Tak jest
Katarzyna Lubnauer, Arkadiusz Czartoryski
Ustawa wydłużająca kadencję samorządów do 30 kwietnia 2024 roku została podpisana przez prezydenta Andrzeja Dudę. Katarzyna Lubnauer (Nowoczesna, KO) nie ma żadnych wątpliwości co do tego, że dla Prawa i Sprawiedliwości niewygodne byłyby wybory samorządowe przed wyborami parlamentarnymi. - To, co wydarzyło się w Rzeszowie, Rudzie Śląskiej, czyli zwycięstwa przedstawicieli kandydatów Koalicji Obywatelskiej, powoduje, że PiS wie, że dostaliby niesamowity łomot w miastach – dodała w drugiej części "Tak jest". Zdaniem posłanki podczas ostatnich 7 lat polityka prowadzona przez rząd była "atakiem samorządowców i odbieraniem im różnych uprawnień i jednocześnie wkładanie im zadań, za którymi nie idzie finansowanie". – Argument schodzenia się wyborów jest nieuczciwy, ponieważ zaraz są wybory do europarlamentu, które nie mogą być przesunięte – stwierdziła.
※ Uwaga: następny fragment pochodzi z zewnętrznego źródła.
**config.mk**
```make
export PLATFORM = sky130hd
export DESIGN_NAME = parking_manager
export DESIGN_NICKNAME = d
export VERILOG_FILES = /design/src/rtl/parking_manager.sv
export SDC_FILE = /design/constraint.sdc
export NUM_CORES = 1
export LEC_CHECK = 0
export CORE_MARGIN = 2
export CORE_UTILIZATION = 63
export CTS_BUF_LIST = sky130_fd_sc_hd__clkbuf_8
export DETAILED_ROUTE_END_ITERATION = 12
export PLACE_DENSITY = 0.9
export SLEW_MARGIN = 20
export SYNTH_ARGS = -nofsm -noshare
export SYNTH_HDL_FRONTEND = slang
export SYNTH_SLANG_ARGS = --single-unit
```
**constraint.sdc**
```tcl
create_clock -name clk -period 5.7 [get_ports clk]
set_input_delay 0.57 -clock clk [delete_from_list [all_inputs] [get_ports clk]]
set_output_delay 0.57 -clock clk [all_outputs]
set_load 0.05 [all_outputs]
```
$ cat src/rtl/sprite_engine.sv
// Sprite engine: moves a WIDTH x HEIGHT sprite, then draws or erases it one pixel per clock.
// Optional macro SPRITE_BITMAP_EN adds a BITMAP parameter that makes selected pixels transparent.
module sprite_engine #(
  parameter int         WIDTH  = 16,
  parameter int         HEIGHT = 16,
  parameter logic [2:0] COLOUR = 3'b111
`ifdef SPRITE_BITMAP_EN
  , parameter logic [WIDTH*HEIGHT-1:0] BITMAP = '1
`endif
) (
  input  logic       clock,
  input  logic       reset,
  input  logic       select,
  input  logic       load,
  input  logic [7:0] load_x,
  input  logic [6:0] load_y,
  input  logic       writeEn,
  input  logic       clear,
  input  logic       shift_h,
  input  logic       shift_v,
  input  logic [6:0] shift_amount,
  output logic [7:0] x,
  output logic [6:0] y,
  output logic [2:0] colour,
  output logic       plot,
  output logic       complete,
  output logic [7:0] pos_x,
  output logic [6:0] pos_y
);

  typedef enum logic [1:0] {IDLE, MOVE, DRAW, DONE} state_t;

  localparam logic [6:0] Y_MAX = 7'(120 - HEIGHT);

  state_t     state, state_next;
  logic [7:0] pos_x_next;
  logic [6:0] pos_y_next;
  logic [3:0] cx, cx_next, cy, cy_next;
  logic       clear_reg, clear_next;
  logic       shift_h_reg, shift_h_next;
  logic       shift_v_reg, shift_v_next;
  logic [6:0] amount_reg, amount_next;
  logic [8:0] y_sum;
  logic [7:0] x_pix;
  logic [6:0] y_pix;
  logic       pixel_on;
  logic       load_cmd;

  assign load_cmd = select && load;
  // 9-bit two's-complement sum so both underflow and overflow are visible for saturation
  assign y_sum    = {2'b00, pos_y} + {{2{amount_reg[6]}}, amount_reg};
  assign x_pix    = pos_x + {4'b0000, cx};
  assign y_pix    = pos_y + {3'b000, cy};

`ifdef SPRITE_BITMAP_EN
  logic [7:0] pix_idx;
  assign pix_idx  = 8'(cy * WIDTH) + {4'b0000, cx};
  assign pixel_on = BITMAP[pix_idx];
`else
  assign pixel_on = 1'b1;
`endif

  always_ff @(posedge clock or negedge reset) begin
    if (!reset) begin
      state       <= IDLE;
      pos_x       <= '0;
      pos_y       <= '0;
      cx          <= '0;
      cy          <= '0;
      clear_reg   <= 1'b0;
      shift_h_reg <= 1'b0;
      shift_v_reg <= 1'b0;
      amount_reg  <= '0;
    end else begin
      state       <= state_next;
      pos_x       <= pos_x_next;
      pos_y       <= pos_y_next;
      cx          <= cx_next;
      cy          <= cy_next;
      clear_reg   <= clear_next;
      shift_h_reg <= shift_h_next;
      shift_v_reg <= shift_v_next;
      amount_reg  <= amount_next;
    end
  end

  always_comb begin
    state_next   = state;
    pos_x_next   = pos_x;
    pos_y_next   = pos_y;
    cx_next      = cx;
    cy_next      = cy;
    clear_next   = clear_reg;
    shift_h_next = shift_h_reg;
    shift_v_next = shift_v_reg;
    amount_next  = amount_reg;
    // A load from the controller wins in every state and abandons any operation in flight
    if (load_cmd) begin
      pos_x_next = load_x;
      pos_y_next = load_y;
      state_next = IDLE;
    end else begin
      case (state)
        IDLE: begin
          if (select && writeEn) begin
            clear_next   = clear;
            shift_h_next = shift_h;
            shift_v_next = shift_v;
            amount_next  = shift_amount;
            state_next   = MOVE;
          end
        end
        MOVE: begin
          if (!clear_reg) begin
            if (shift_h_reg) pos_x_next = pos_x + {amount_reg[6], amount_reg};
            if (shift_v_reg) begin
              if (y_sum[8])                   pos_y_next = '0;
              else if (y_sum > {2'b00, Y_MAX}) pos_y_next = Y_MAX;
              else                            pos_y_next = y_sum[6:0];
            end
          end
          cx_next    = '0;
          cy_next    = '0;
          state_next = DRAW;
        end
        DRAW: begin
          if (cx == 4'(WIDTH - 1)) begin
            cx_next = '0;
            if (cy == 4'(HEIGHT - 1)) state_next = DONE;
            else                      cy_next    = cy + 4'd1;
          end else begin
            cx_next = cx + 4'd1;
          end
        end
        DONE:    state_next = IDLE;
        default: state_next = IDLE;
      endcase
    end
  end

  always_comb begin
    x        = '0;
    y        = '0;
    colour   = '0;
    plot     = 1'b0;
    complete = (state == DONE) && !load_cmd;
    if (state == DRAW) begin
      x      = x_pix;
      y      = y_pix;
      colour = clear_reg ? 3'b000 : COLOUR;
      plot   = (x_pix < 8'd160) && (y_pix < 7'd120) && pixel_on;
    end
  end

endmodule
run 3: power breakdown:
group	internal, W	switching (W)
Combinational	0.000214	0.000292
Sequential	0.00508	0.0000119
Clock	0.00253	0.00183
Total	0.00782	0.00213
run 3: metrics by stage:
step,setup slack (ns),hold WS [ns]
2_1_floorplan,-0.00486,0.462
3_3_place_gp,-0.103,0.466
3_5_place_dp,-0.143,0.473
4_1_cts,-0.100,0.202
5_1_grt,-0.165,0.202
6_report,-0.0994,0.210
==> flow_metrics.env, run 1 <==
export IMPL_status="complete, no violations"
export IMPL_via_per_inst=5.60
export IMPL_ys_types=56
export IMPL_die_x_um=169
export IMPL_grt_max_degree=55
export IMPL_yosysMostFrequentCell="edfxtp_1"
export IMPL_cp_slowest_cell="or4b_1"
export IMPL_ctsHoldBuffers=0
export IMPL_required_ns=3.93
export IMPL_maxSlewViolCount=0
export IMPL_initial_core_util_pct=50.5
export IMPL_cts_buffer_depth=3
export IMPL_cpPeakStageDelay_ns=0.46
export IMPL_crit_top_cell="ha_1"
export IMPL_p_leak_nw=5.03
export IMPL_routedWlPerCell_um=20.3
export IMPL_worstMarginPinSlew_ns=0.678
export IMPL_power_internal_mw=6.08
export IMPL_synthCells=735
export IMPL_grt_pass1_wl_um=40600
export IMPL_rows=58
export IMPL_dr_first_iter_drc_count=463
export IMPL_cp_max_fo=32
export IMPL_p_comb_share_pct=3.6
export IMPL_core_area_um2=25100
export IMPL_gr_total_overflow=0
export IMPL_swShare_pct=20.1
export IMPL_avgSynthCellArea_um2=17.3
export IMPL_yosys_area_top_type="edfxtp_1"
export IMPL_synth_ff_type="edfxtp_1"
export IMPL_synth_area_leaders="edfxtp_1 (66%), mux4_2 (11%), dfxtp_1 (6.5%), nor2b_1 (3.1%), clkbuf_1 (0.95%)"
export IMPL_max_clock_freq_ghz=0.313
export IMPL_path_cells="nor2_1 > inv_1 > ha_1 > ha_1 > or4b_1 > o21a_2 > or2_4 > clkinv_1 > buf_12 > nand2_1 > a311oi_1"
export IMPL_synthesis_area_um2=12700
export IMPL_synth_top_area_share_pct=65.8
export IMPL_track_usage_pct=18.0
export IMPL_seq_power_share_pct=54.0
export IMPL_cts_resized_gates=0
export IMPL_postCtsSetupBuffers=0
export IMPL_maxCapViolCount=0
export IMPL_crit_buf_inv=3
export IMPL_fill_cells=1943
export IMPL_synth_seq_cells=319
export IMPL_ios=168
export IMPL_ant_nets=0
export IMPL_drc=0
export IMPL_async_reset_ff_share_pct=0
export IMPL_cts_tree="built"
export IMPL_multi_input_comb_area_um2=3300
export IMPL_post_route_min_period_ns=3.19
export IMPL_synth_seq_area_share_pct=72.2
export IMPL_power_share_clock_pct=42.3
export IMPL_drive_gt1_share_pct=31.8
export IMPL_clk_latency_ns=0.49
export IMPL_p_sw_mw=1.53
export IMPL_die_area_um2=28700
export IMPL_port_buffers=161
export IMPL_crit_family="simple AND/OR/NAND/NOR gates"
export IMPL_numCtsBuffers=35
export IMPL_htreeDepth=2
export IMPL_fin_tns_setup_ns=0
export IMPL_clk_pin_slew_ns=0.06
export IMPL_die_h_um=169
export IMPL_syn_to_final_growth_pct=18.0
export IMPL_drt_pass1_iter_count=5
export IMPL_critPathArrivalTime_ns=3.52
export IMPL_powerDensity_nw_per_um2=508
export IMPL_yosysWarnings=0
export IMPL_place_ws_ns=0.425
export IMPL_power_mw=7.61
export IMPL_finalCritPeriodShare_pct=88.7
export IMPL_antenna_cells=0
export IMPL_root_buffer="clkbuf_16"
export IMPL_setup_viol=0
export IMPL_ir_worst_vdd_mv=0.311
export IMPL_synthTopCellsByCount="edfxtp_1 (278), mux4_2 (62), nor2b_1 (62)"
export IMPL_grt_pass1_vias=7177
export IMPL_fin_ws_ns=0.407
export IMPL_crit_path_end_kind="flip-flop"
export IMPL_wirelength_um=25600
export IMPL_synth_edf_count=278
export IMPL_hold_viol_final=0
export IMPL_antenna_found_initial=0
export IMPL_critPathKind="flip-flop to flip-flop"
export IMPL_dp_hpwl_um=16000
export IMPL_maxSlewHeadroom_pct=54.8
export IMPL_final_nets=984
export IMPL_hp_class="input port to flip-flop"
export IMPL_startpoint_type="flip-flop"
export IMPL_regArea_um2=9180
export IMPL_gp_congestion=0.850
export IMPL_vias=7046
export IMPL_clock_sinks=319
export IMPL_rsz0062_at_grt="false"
==> src/rtl/uart_sram_pkg.sv <==
// Shared types for the UART <-> SRAM burst bridge: FSM states, strobe levels, word geometry.
package uart_sram_pkg;

  typedef enum logic [3:0] {
    IDLE, RX_WAIT, RX_STROBE, RX_LATCH, SRAM_WR, SRAM_RD, TX_LAUNCH, TX_BYTE, DONE
  } state_t;

  typedef enum logic [2:0] {
    TX_IDLE, TX_LOAD, TX_STROBE, TX_TBRE, TX_TSRE
  } tx_state_t;

  localparam logic STB_ON  = 1'b0;
  localparam logic STB_OFF = 1'b1;

  function automatic int bytes_per_word(input int data_w);
    return data_w / 8;
  endfunction

endpackage

==> src/rtl/uart_byte_tx.sv <==
// One UART byte write: load/strobe, then wait for the holding and shift registers to drain.
module uart_byte_tx
  import uart_sram_pkg::*;
(
  input  logic       clk,
  input  logic       rst,
  input  logic       start,
  input  logic [7:0] data,
  input  logic       tbre,
  input  logic       tsre,
  output logic       wrn,
  output logic [7:0] dq,
  output logic       oe,
  output logic       done
);
  tx_state_t st;

  always_ff @(posedge clk or posedge rst) begin
    if (rst) begin
      st   <= TX_IDLE;
      wrn  <= STB_OFF;
      dq   <= '0;
      oe   <= 1'b0;
      done <= 1'b0;
    end else begin
      done <= 1'b0;
      case (st)
        TX_IDLE: if (start) begin
          st  <= TX_LOAD;
          dq  <= data;
          oe  <= 1'b1;
          wrn <= STB_ON;
        end
        // data stays driven through the strobe-release cycle for hold time
        TX_LOAD: begin
          wrn <= STB_OFF;
          st  <= TX_STROBE;
        end
        TX_STROBE: begin
          oe <= 1'b0;
          dq <= '0;
          st <= TX_TBRE;
        end
        TX_TBRE: if (tbre) st <= TX_TSRE;
        TX_TSRE: if (tsre) begin
          st   <= TX_IDLE;
          done <= 1'b1;
        end
        default: st <= TX_IDLE;
      endcase
    end
  end

endmodule
$ cat config.mk
export PLATFORM = sky130hd
export DESIGN_NAME = pcie_axi_lite_master_arbiter
export DESIGN_NICKNAME = d
export VERILOG_FILES = /design/src/rtl/pcie_axi_lite_master_arbiter.sv
export SDC_FILE = /design/constraint.sdc
export NUM_CORES = 1
export LEC_CHECK = 0
export ABC_AREA = 0
export CAP_MARGIN = 20
export CELL_PAD_IN_SITES_DETAIL_PLACEMENT = 1
export CELL_PAD_IN_SITES_GLOBAL_PLACEMENT = 1
export CORE_AREA = 3 3 172 174
export DETAILED_ROUTE_END_ITERATION = 16
export DIE_AREA = 0 0 175 177
export PLACE_DENSITY = 0.78
export SLEW_MARGIN = 5
export SYNTH_ARGS = -nofsm -noshare
export SYNTH_HDL_FRONTEND = slang
export SYNTH_SLANG_ARGS = --single-unit
$ cat constraint.sdc
create_clock -name user_clk -period 1.4 [get_ports user_clk]
set_input_delay 0.21 -clock user_clk [delete_from_list [all_inputs] [get_ports user_clk]]
set_output_delay 0.21 -clock user_clk [all_outputs]
set_load 0.02 [all_outputs]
Arkadiusz Czartoryski (Partia Republikańska, klub PiS) przyznał, że nie trafiają do niego argumenty Lubnauer. – Niezwykle poważny argument to nałożone dwie kampanie wyborcze do parlamentu. Możemy się spodziewać, że będą bardzo ostre. Nie uważam, żeby tak ostra kampania polityczna i starcie stricte polityczne powinno mieć miejsce w tym samym czasie – uważał gość TVN24.